EDIT: Always remember https://xkcd.com/1205/ - if it would take 5 seconds to write each children() method, and you write no more than 5 Node classes per day (amortized), then you shouldn't spend more 12 hours writing the code for this blog post ;) Unless, of course, that was the point all along!

[+] divs1210|8 years ago|reply

Seeing all these comments about code generation at compile time makes me wonder if there's an overlap between people who use/write these kind of tools for complex languages and those who post 'what's so great about (lisp) macros?'.

eg: JSX users.

[+] Cieplak|8 years ago|reply

Although not a realistic option for everyone, I find c++ templates to be simpler than java annotation processors for type-safe compile-time code gen.

[+] needusername|8 years ago|reply

An annotation processor does not seem to be a good fit here. Annotation processors can only generate new classes, not modify existing ones. So you would have to make all classes abstract and then generate non-abstract ones that have a #children() method and refer to the generated classes everywhere in your code.

[+] specialist|8 years ago|reply

Developing, debugging, using an annotation processor is opposite of productive. Not recommended.

[+] munificent|8 years ago|reply

Or, heck, just hack together a little script to generate the code and hook it into your build system. You don't need anything as fancy as an annotation processor. A handful of Python code could accomplish just as well.

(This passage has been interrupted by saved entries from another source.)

### src/sdc_pkg.sv
package sdc_pkg;

    localparam int SERIAL_W = 17;
    localparam int YEAR_W   = 14;
    localparam int MONTH_W  = 4;
    localparam int DAY_W    = 6;
    localparam int LEN_W    = 5;
    // running day count, wide enough for the largest serial plus one month
    localparam int COUNT_W  = SERIAL_W + 1;
    // year modulo the 400-year Gregorian cycle
    localparam int YMOD_W   = 9;

    localparam logic [YEAR_W-1:0]  BASE_YEAR  = YEAR_W'(1900);
    localparam logic [YMOD_W-1:0]  BASE_YMOD  = YMOD_W'(300);
    localparam logic [YMOD_W-1:0]  YMOD_LAST  = YMOD_W'(399);
    localparam logic [COUNT_W-1:0] CYCLE_LEN  = COUNT_W'(400);
    localparam logic [YEAR_W-1:0]  YEAR_LAST  = '1;
    localparam logic [MONTH_W-1:0] MONTH_JAN  = MONTH_W'(1);
    localparam logic [MONTH_W-1:0] MONTH_DEC  = MONTH_W'(12);
    localparam logic [DAY_W-1:0]   DAY_MAX    = DAY_W'(31);

    localparam logic [LEN_W-1:0] LEN_COMMON [13] =
        '{5'd0, 5'd31, 5'd28, 5'd31, 5'd30, 5'd31, 5'd30,
          5'd31, 5'd31, 5'd30, 5'd31, 5'd30, 5'd31};
    localparam logic [LEN_W-1:0] LEN_LEAP [13] =
        '{5'd1, 5'd31, 5'd29, 5'd31, 5'd30, 5'd31, 5'd30,
          5'd31, 5'd31, 5'd30, 5'd31, 5'd30, 5'd31};

    // datapath operations selected by the control word
    typedef enum logic [2:0] {
        OP_NOP,
        OP_S_INIT,
        OP_MONTH,
        OP_FIN_DAY,
        OP_SUB400,
        OP_SET_YMOD,
        OP_NORM,
        OP_EMIT
    } op_t;

    typedef struct packed {
        logic busy;
        op_t  op;
    } ctrl_t;

    typedef struct packed {
        logic ser_zero;
        logic cnt_ge_ser;
        logic more;
        logic cnt_lt_cycle;
        logic out_full;
    } status_t;

    // leap rule on the year modulo 400
    function automatic logic is_leap(input logic [YMOD_W-1:0] ymod);
        logic leap;
        leap = (ymod[1:0] == 2'b00) && (ymod != YMOD_W'(100))
            && (ymod != YMOD_W'(200)) && (ymod != YMOD_W'(300));
        return leap;
    endfunction

    function automatic logic [LEN_W-1:0] month_len(input logic leap,
                                                   input logic [MONTH_W-1:0] m);
        logic [LEN_W-1:0] len;
        if (m > MONTH_DEC)
            len = '0;
        else if (leap)
            len = LEN_LEAP[m];
        else
            len = LEN_COMMON[m];
        return len;
    endfunction

endpackage

### src/sdc_if.sv
interface sdc_in_if import sdc_pkg::*; ();
    logic                valid;
    logic                ready;
    logic [SERIAL_W-1:0] serial_day;
    logic [YEAR_W-1:0]   year_in;
    logic [MONTH_W-1:0]  month_in;
    logic [DAY_W-1:0]    day_in;

    modport source (output valid, serial_day, year_in, month_in, day_in, input ready);
    modport sink   (input valid, serial_day, year_in, month_in, day_in, output ready);
endinterface

interface sdc_out_if import sdc_pkg::*; ();
    logic               valid;
    logic               ready;
    logic               date_valid;
    logic [YEAR_W-1:0]  year_out;
    logic [MONTH_W-1:0] month_out;
    logic [DAY_W-1:0]   day_out;

    modport source (output valid, date_valid, year_out, month_out, day_out, input ready);
    modport sink   (input valid, date_valid, year_out, month_out, day_out, output ready);
endinterface

### src/sdc_seq.sv
module sdc_seq import sdc_pkg::*; (
    input  logic    clk,
    input  logic    rst_n,
    input  logic    start,
    input  status_t status,
    output ctrl_t   ctrl
);

    localparam int PC_W = 4;

    typedef enum logic [2:0] {
        COND_NEXT,
        COND_ALWAYS,
        COND_SER_ZERO,
        COND_CNT_GE_SER,
        COND_MORE,
        COND_CNT_LT_CYCLE,
        COND_END
    } cond_t;

    typedef struct packed {
        op_t             op;
        cond_t           cond;
        logic [PC_W-1:0] target;
    } ucode_t;

    localparam logic [PC_W-1:0] ST_S_WALK = 4'd3;
    localparam logic [PC_W-1:0] ST_S_FIN  = 4'd4;
    localparam logic [PC_W-1:0] ST_D_TEST = 4'd5;
    localparam logic [PC_W-1:0] ST_D_MOD  = 4'd7;
    localparam logic [PC_W-1:0] ST_EMIT   = 4'd9;

    // microprogram
    localparam ucode_t ROM [16] = '{
        '{OP_NOP,      COND_SER_ZERO,     ST_D_TEST},  // dispatch on mode
        '{OP_S_INIT,   COND_NEXT,         '0},         // january 1900
        '{OP_NOP,      COND_CNT_GE_SER,   ST_S_FIN},   // nothing to walk
        '{OP_MONTH,    COND_MORE,         ST_S_WALK},  // one month a cycle
        '{OP_FIN_DAY,  COND_ALWAYS,       ST_EMIT},
        '{OP_NOP,      COND_CNT_LT_CYCLE, ST_D_MOD},   // year mod 400
        '{OP_SUB400,   COND_ALWAYS,       ST_D_TEST},
        '{OP_SET_YMOD, COND_NEXT,         '0},
        '{OP_NORM,     COND_NEXT,         '0},         // day and month roll
        '{OP_EMIT,     COND_END,          '0},
        '{OP_NOP,      COND_END,          '0},
        '{OP_NOP,      COND_END,          '0},
        '{OP_NOP,      COND_END,          '0},
        '{OP_NOP,      COND_END,          '0},
        '{OP_NOP,      COND_END,          '0},
        '{OP_NOP,      COND_END,          '0}
    };

    logic [PC_W-1:0] pc_reg, pc_next;
    logic            busy_reg, busy_next;
    ucode_t          word;
    logic            hold;
    logic            jump;

    always_comb
    begin
        word = ROM[pc_reg];
        hold = (word.op == OP_EMIT) && status.out_full;
        unique case (word.cond)
            COND_NEXT:         jump = 1'b0;
            COND_ALWAYS:       jump = 1'b1;
            COND_SER_ZERO:     jump = status.ser_zero;
            COND_CNT_GE_SER:   jump = status.cnt_ge_ser;
            COND_MORE:         jump = status.more;
            COND_CNT_LT_CYCLE: jump = status.cnt_lt_cycle;
            COND_END:          jump = 1'b0;
            default:           jump = 1'b0;
        endcase

        pc_next   = pc_reg;
        busy_next = busy_reg;
        if (start)
        begin
            pc_next   = '0;
            busy_next = 1'b1;
        end
        else if (busy_reg && !hold)
        begin
            if (word.cond == COND_END)
            begin
                pc_next   = '0;
                busy_next = 1'b0;
            end
            else if (jump)
                pc_next = word.target;
            else
                pc_next = pc_reg + 1'b1;
        end

        ctrl.busy = busy_reg;
        ctrl.op   = busy_reg ? word.op : OP_NOP;
    end

    always_ff @(posedge clk or negedge rst_n)
    begin
        if (!rst_n)
        begin
            pc_reg   <= '0;
            busy_reg <= 1'b0;
        end
        else
        begin
            pc_reg   <= pc_next;
            busy_reg <= busy_next;
        end
    end

endmodule

### src/serial_day_to_calendar_date.sv
// Converts a spreadsheet serial day to a calendar date, or normalizes a given
// day/month/year when serial_day is 0, and flags whether the result is a valid
// date. One item is worked on at a time by a small microcoded sequencer; the
// input is ready whenever the sequencer is idle, also while a result still
// waits in the output register. Serial mode walks month by month from January
// 1900, one month per cycle. Serials before March 1900 come out one day early,
// and serial 1 yields day 0, month 0, year 1900 (flagged invalid). Direct mode
// first reduces the year modulo 400 by repeated subtraction, with a test state
// and a subtract state per step. A day past the month's end rolls to day 1 of
// the next month and a month past 12 rolls to January of the next year (the
// year wraps at 14 bits). On an invalid result the computed fields are still
// output.
module serial_day_to_calendar_date import sdc_pkg::*; (
    input logic       clk,
    input logic       rst_n,
    sdc_in_if.sink    din,
    sdc_out_if.source dout
);

    ctrl_t   ctrl;
    status_t status;

    // working registers
    logic [SERIAL_W-1:0] serial_reg, serial_next;
    logic [YEAR_W-1:0]   year_reg,   year_next;
    logic [YMOD_W-1:0]   ymod_reg,   ymod_next;
    logic [MONTH_W-1:0]  month_reg,  month_next;
    logic [DAY_W-1:0]    day_reg,    day_next;
    logic [COUNT_W-1:0]  count_reg,  count_next;

    // output register
    logic                out_valid_reg, out_valid_next;
    logic                date_valid_reg, date_valid_next;
    logic [YEAR_W-1:0]   year_out_reg,  year_out_next;
    logic [MONTH_W-1:0]  month_out_reg, month_out_next;
    logic [DAY_W-1:0]    day_out_reg,   day_out_next;

    logic                accept;
    logic                emit;
    logic                leap;
    logic [LEN_W-1:0]    len_cur;
    logic [COUNT_W-1:0]  serial_ext;
    logic [YEAR_W-1:0]   year_inc;
    logic [YMOD_W-1:0]   ymod_inc;
    // month walk
    logic [MONTH_W-1:0]  walk_month;
    logic [LEN_W-1:0]    walk_len;
    logic [COUNT_W-1:0]  walk_count;
    logic                walk_more;
    // direct-mode roll
    logic                roll_day;
    logic [MONTH_W:0]    roll_month;
    logic                check_ok;

    assign accept = din.valid && din.ready;
    assign emit   = (ctrl.op == OP_EMIT) && !status.out_full;

    sdc_seq u_seq (
        .clk    (clk),
        .rst_n  (rst_n),
        .start  (accept),
        .status (status),
        .ctrl   (ctrl)
    );

    always_comb
    begin
        leap       = is_leap(ymod_reg);
        len_cur    = month_len(leap, month_reg);
        serial_ext = {1'b0, serial_reg};

        // year step, keeping the 400-year phase in line; a 14-bit wrap lands on 0
        year_inc = year_reg + 1'b1;
        if (year_reg == YEAR_LAST || ymod_reg == YMOD_LAST)
            ymod_inc = '0;
        else
            ymod_inc = ymod_reg + 1'b1;

        // one month of the serial walk
        walk_month = (month_reg == MONTH_DEC) ? MONTH_JAN : month_reg + 1'b1;
        walk_len   = month_len(leap, walk_month);
        walk_count = count_reg + COUNT_W'(walk_len);
        walk_more  = walk_count < serial_ext;

        roll_day   = day_reg > DAY_W'(len_cur);
        roll_month = roll_day ? {1'b0, month_reg} + 1'b1 : {1'b0, month_reg};

        check_ok = (day_reg <= DAY_W'(len_cur)) && (day_reg != '0) && (day_reg <= DAY_MAX)
            && (month_reg >= MONTH_JAN) && (month_reg <= MONTH_DEC);

        status.ser_zero     = (serial_reg == '0);
        status.cnt_ge_ser   = count_reg >= serial_ext;
        status.more         = walk_more;
        status.cnt_lt_cycle = count_reg < CYCLE_LEN;
        status.out_full     = out_valid_reg && !dout.ready;
    end

    // datapath driven by the control word
    always_comb
    begin
        serial_next = serial_reg;
        year_next   = year_reg;
        ymod_next   = ymod_reg;
        month_next  = month_reg;
        day_next    = day_reg;
        count_next  = count_reg;

        if (accept)
        begin
            serial_next = din.serial_day;
            year_next   = din.year_in;
            month_next  = din.month_in;
            day_next    = din.day_in;
            count_next  = COUNT_W'(din.year_in);
        end
        else
        begin
            unique case (ctrl.op)
                OP_NOP, OP_EMIT: ;
                OP_S_INIT:
                begin
                    count_next = COUNT_W'(1);
                    year_next  = BASE_YEAR;
                    ymod_next  = BASE_YMOD;
                    month_next = '0;
                end
                OP_MONTH:
                begin
                    month_next = walk_month;
                    count_next = walk_count;
                    // december closed and still short of the serial: next year
                    if (walk_month == MONTH_DEC && walk_more)
                    begin
                        year_next = year_inc;
                        ymod_next = ymod_inc;
                    end
                end
                OP_FIN_DAY:
                    day_next = DAY_W'(serial_ext - count_reg + COUNT_W'(len_cur));
                OP_SUB400:
                    count_next = count_reg - CYCLE_LEN;
                OP_SET_YMOD:
                    ymod_next = count_reg[YMOD_W-1:0];
                OP_NORM:
                begin
                    if (roll_day)
                        day_next = DAY_W'(1);
                    if (roll_month > (MONTH_W + 1)'(MONTH_DEC))
                    begin
                        month_next = MONTH_JAN;
                        year_next  = year_inc;
                        ymod_next  = ymod_inc;
                    end
                    else
                        month_next = roll_month[MONTH_W-1:0];
                end
                default: ;
            endcase
        end
    end

    always_comb
    begin
        date_valid_next = date_valid_reg;
        year_out_next   = year_out_reg;
        month_out_next  = month_out_reg;
        day_out_next    = day_out_reg;
        out_valid_next  = out_valid_reg;
        if (emit)
        begin
            date_valid_next = check_ok;
            year_out_next   = year_reg;
            month_out_next  = month_reg;
            day_out_next    = day_reg;
            out_valid_next  = 1'b1;
        end
        else if (dout.ready)
            out_valid_next = 1'b0;
    end

    always_ff @(posedge clk)
    begin
        serial_reg     <= serial_next;
        year_reg       <= year_next;
        ymod_reg       <= ymod_next;
        month_reg      <= month_next;
        day_reg        <= day_next;
        count_reg      <= count_next;
        date_valid_reg <= date_valid_next;
        year_out_reg   <= year_out_next;
        month_out_reg  <= month_out_next;
        day_out_reg    <= day_out_next;
    end

    always_ff @(posedge clk or negedge rst_n)
    begin
        if (!rst_n)
            out_valid_reg <= 1'b0;
        else
            out_valid_reg <= out_valid_next;
    end

    assign din.ready       = !ctrl.busy;
    assign dout.valid      = out_valid_reg;
    assign dout.date_valid = date_valid_reg;
    assign dout.year_out   = year_out_reg;
    assign dout.month_out  = month_out_reg;
    assign dout.day_out    = day_out_reg;

`ifndef SYNTHESIS
    // the walk always leaves a real month behind it
    a_walk_month: assert property (@(posedge clk) disable iff (!rst_n)
        ctrl.op == OP_MONTH |=> (month_reg >= MONTH_JAN) && (month_reg <= MONTH_DEC))
        else $error("month walk left month out of range");

    // the walk stops only once the serial is reached
    a_walk_stop: assert property (@(posedge clk) disable iff (!rst_n)
        ctrl.op == OP_FIN_DAY |-> count_reg >= serial_ext)
        else $error("month walk stopped short of the serial");

    // the 400-year phase is reduced before any result is formed
    a_ymod_range: assert property (@(posedge clk) disable iff (!rst_n)
        ctrl.op == OP_EMIT |-> ymod_reg <= YMOD_LAST)
        else $error("year phase out of range at result");

    // a result appears only from the emit step
    a_emit_src: assert property (@(posedge clk) disable iff (!rst_n)
        $rose(dout.valid) |-> $past(ctrl.op == OP_EMIT))
        else $error("result raised outside the emit step");
`endif

endmodule

### src/flat_wrapper.sv
// flat-port wrapper written by rule: the top's interface ports become plain ports
module serial_day_to_calendar_date_flat import sdc_pkg::*;
  (clk, rst_n, din_valid, din_serial_day, din_year_in, din_month_in, din_day_in, din_ready, dout_valid, dout_date_valid, dout_year_out, dout_month_out, dout_day_out, dout_ready);
  sdc_in_if din_i ();
  sdc_out_if dout_i ();
  input logic clk;
  input logic rst_n;
  input wire logic [$bits(din_i.valid)-1:0] din_valid;
  input wire logic [$bits(din_i.serial_day)-1:0] din_serial_day;
  input wire logic [$bits(din_i.year_in)-1:0] din_year_in;
  input wire logic [$bits(din_i.month_in)-1:0] din_month_in;
  input wire logic [$bits(din_i.day_in)-1:0] din_day_in;
  output wire logic [$bits(din_i.ready)-1:0] din_ready;
  output wire logic [$bits(dout_i.valid)-1:0] dout_valid;
  output wire logic [$bits(dout_i.date_valid)-1:0] dout_date_valid;
  output wire logic [$bits(dout_i.year_out)-1:0] dout_year_out;
  output wire logic [$bits(dout_i.month_out)-1:0] dout_month_out;
  output wire logic [$bits(dout_i.day_out)-1:0] dout_day_out;
  input wire logic [$bits(dout_i.ready)-1:0] dout_ready;
  assign din_i.valid = din_valid;
  assign din_i.serial_day = din_serial_day;
  assign din_i.year_in = din_year_in;
  assign din_i.month_in = din_month_in;
  assign din_i.day_in = din_day_in;
  assign din_ready = din_i.ready;
  assign dout_valid = dout_i.valid;
  assign dout_date_valid = dout_i.date_valid;
  assign dout_year_out = dout_i.year_out;
  assign dout_month_out = dout_i.month_out;
  assign dout_day_out = dout_i.day_out;
  assign dout_i.ready = dout_ready;
  serial_day_to_calendar_date u_core (.clk(clk), .rst_n(rst_n), .din(din_i), .dout(dout_i));
endmodule
### config.mk
export PLATFORM = sky130hd
export DESIGN_NAME = serial_day_to_calendar_date_flat
export DESIGN_NICKNAME = d
export VERILOG_FILES = /design/src/sdc_pkg.sv /design/src/sdc_if.sv /design/src/sdc_seq.sv /design/src/serial_day_to_calendar_date.sv /design/src/flat_wrapper.sv
export SDC_FILE = /design/constraint.sdc
export NUM_CORES = 1
export LEC_CHECK = 0
export ABC_AREA = 1
export BUFFER_PORTS_ARGS = -buffer_cell sky130_fd_sc_hd__buf_2
export CORE_MARGIN = 2
export CORE_UTILIZATION = 35
export CTS_CLUSTER_SIZE = 28
export DETAILED_ROUTE_END_ITERATION = 12
export PLACE_DENSITY = 0.55
export SYNTH_ARGS = -nofsm -noshare
export SYNTH_HDL_FRONTEND = slang
export SYNTH_SLANG_ARGS = --single-unit
### constraint.sdc
create_clock -name clk -period 5.8 [get_ports clk]
set_clock_uncertainty 0.1 [all_clocks]
set_input_delay 1.16 -clock clk [delete_from_list [all_inputs] [get_ports clk]]
set_output_delay 1.16 -clock clk [all_outputs]
set_load 0.005 [all_outputs]
==> summary.txt <==
Most frequent cells in the layout = nand2_1, inv_1, edfxtp_1, buf_2, ha_1
Commonest non-fill, non-tap cell in the layout = nand2_1
Depth of the most critical reg-to-reg path = 34
Post-Syn Nets = 983
Final setup TNS = 0 ns
Largest net degree at the start of global routing = 48
Final HPWL DP = 14300 µm
Worst-Skew Late Latency = 0.36 ns
Max-slew violation count = 0
Post-synth EDFFs = 89
Detail Route Antenna Nets = 0
Worst slew margin = 31.6%
Startpoint Class = flip-flop
CP Class = reg -> reg
CTS tree = built
Hold endpoint = u_core.dout.year_out[4]$_DFFE_PP_
DRC viols = 0
First-pass GRT wire length = 29000 µm
Chip Width = 147 µm
Fin cells = 1218
Status = finished, final reports clean
Clock sink count = 99
Fraction of registers with async set/reset = 6.06%
Flops & latches, synth = 99
Fin util = 40.4%
Antenna violations before repair = 0
Post-CTS Resized = 0
# port buffers = 71
DP Worst Slack = 0.577 ns
Reg2Reg Setup Slack = 0.63 ns
CP top delay family = simple AND/OR/NAND/NOR gates
Placed cells = 1200
Hold_sp = u_core.year_reg[4]$_DFFE_PP_
Syn Area/Cell = 8.29 µm²
Max_cap viols = 0
H-tree depth = 3
Critical Path End Type = flip-flop
FF-to-FF End = u_core.year_reg[6]$_DFFE_PP_
Sequential-to-total area share from yosys stat = 40.4%
Post-Route WL = 18100 µm
RSZ-0062 raised after global routing = false
Final setup vio count = 0
Yosys cell types = 54
Die Ht = 147 µm
Clock Path Buffers = 2
I/O pin count = 72
FP Rows = 52
Max incr delay on CP = 0.44 ns
GP Congestion = 0.876
CTS root buffer = clkbuf_16
Min cycle time layout = 5.17 ns
Setup ws final = 0.626 ns
Synthesized area = 7180 µm²
Hold-fix buffers, CTS = 0
Vias in the first global route = 5653
Clock-pin slew on the worst setup and hold paths = 0.07 ns
Worst Path Required = 5.75 ns
Largest register FFs = 18
Initial Utilization = 35.6%
GRT Residual Overflow = 0
Worst-margin pin slew = 1.02 ns
Num CTS Buffers = 9
Antenna cells = 0
Area Overhead vs Synth = 13.6%
Synth warnings = 0
Critical path fanouts, max = 14
Core area = 20200 µm²
Top_reg_cell synth = edfxtp_1
Worst EP arrival = 5.13 ns
Fmax = 0.193 GHz
HP Class = reg -> reg
CP most frequent cell = nand2_1
DIE AREA = 21700 µm²
Final cycle utilization of the critical path = 89.2%
Buf/Inv on CP = 4
Hold path depth = 0
DRT Pass-1 Iters = 7
Nets = 1060
WL/cell = 14.9 µm
Initial DRC count = 424
Final Hold Vio Count = 0
Via-to-Cell Ratio = 4.89
Mapped Cells = 866
Via count = 5962
Share of cells above drive strength 1 = 12.8%
FF-to-FF Start = u_core.month_reg[0]$_DFFE_PP_
Critical-path cell with the highest stage delay = edfxtp_1
GRT Util Overall = 17.2%
==> metrics by stage <==
| stage | hold WS (ns) | cell area, µm² |
|---|---|---|
| final | 0.378 | 8160 |
| after detailed placement | 0.361 | 7860 |
| after floorplan | 0.321 | 7180 |
| after global placement | 0.349 | 7860 |
| after global routing | 0.390 | 8160 |
| after CTS | 0.379 | 8140 |
==> worst max-delay path by stage <==
stage	start	to	slack (ns)	cells past startpoint
floorplan	u_core.month_reg[0]$_DFFE_PP_	u_core.year_reg[0]$_DFFE_PP_	0.74	33
global placement	u_core.month_reg[0]$_DFFE_PP_	u_core.year_reg[9]$_DFFE_PP_	0.72	34
detailed placement	u_core.month_reg[0]$_DFFE_PP_	u_core.year_reg[9]$_DFFE_PP_	0.58	34
CTS	u_core.month_reg[0]$_DFFE_PP_	u_core.year_reg[10]$_DFFE_PP_	0.53	34
global route	u_core.month_reg[1]$_DFFE_PP_	u_core.year_reg[10]$_DFFE_PP_	0.02	34
finish	u_core.month_reg[0]$_DFFE_PP_	u_core.year_reg[6]$_DFFE_PP_	0.63	34
==> worst register-to-register path: cells and delay by family (launching register included) <==
kind / cells / cell delay, ns
buffers and inverters: 4 / 0.56
AND/OR/NAND/NOR: 22 / 1.95
XOR/XNOR: 1 / 0.24
adder cells (fa/ha/maj): 4 / 1.08
AO/OA/AOI/OAI: 3 / 0.48
flip-flops: 1 / 0.44
==> routing by layer <==
layer	part of all wire, %	global-route usage (%)	wire length [µm]
met1	47	22.5	8570
met3	2.8	2.11	511
met5	0	0	0
met4	2.0	6.39	367
met2	48	29.0	8700
==> area by class of cell <==
type,count,area [µm²]
fill,2104,12000
multi-input combinational,598,3640
sequential,99,2900
inverter,157,594
timing repair buffer,78,408
tap,270,338
clock buffer,10,229
clock inverter,6,50.0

[+] norswap|8 years ago|reply

Indeed, code generation was going to be my permanent solution, until this turned out fast enough not to bother!

Seems like I'm doing fine by xkcd, at least if you remove the time to make a simpler version for the blog post =) And the learning has some value too anyhow.

[+] jtmarmon|8 years ago|reply

Seems to me this is approaching this totally the wrong way. First off, the current implementation is just looping through all the methods of the implementing class and the first one that matches a Node or [Node] return type is supposedly its children? That seems extremely brittle.

The fact that you have 100 classes implementing this is a good sign you should turn the design on its head. Why not just have a single tree structure built using generics?

edit: also I would point out that you're not really making reflection any faster, just your code

[+] dragandj|8 years ago|reply

On top of that, he acknowledges that there is a much, much simpler solution, known from the dawn of Java, and this is to have a polymorphic children() method.

But that would (gasp!) require adding those implementations. Which is tedious (it is not with a bit of inheritance or some other technique but ok). OK, so, it requires a bit of work. But those methods would take a few (or a dozen) nanoseconds to dispatch; you can't go faster than that. What's the alternative? To build your brittle infrastructure? Hmmm, I must be missing something...

[+] flukus|8 years ago|reply

> The fact that you have 100 classes implementing this is a good sign you should turn the design on its head. Why not just have a single tree structure built using generics?

Does anyone know why gui toolkits never do this? Every one seems to follow an OO model where each widget owns it's own children. Even in GTK they hacked in an OO system to do it instead of having a separate tree.

[+] norswap|8 years ago|reply

I'm not seeing how I can use some generic tree class without adding code for each Node subclass, which is exactly what I'm trying to avoid.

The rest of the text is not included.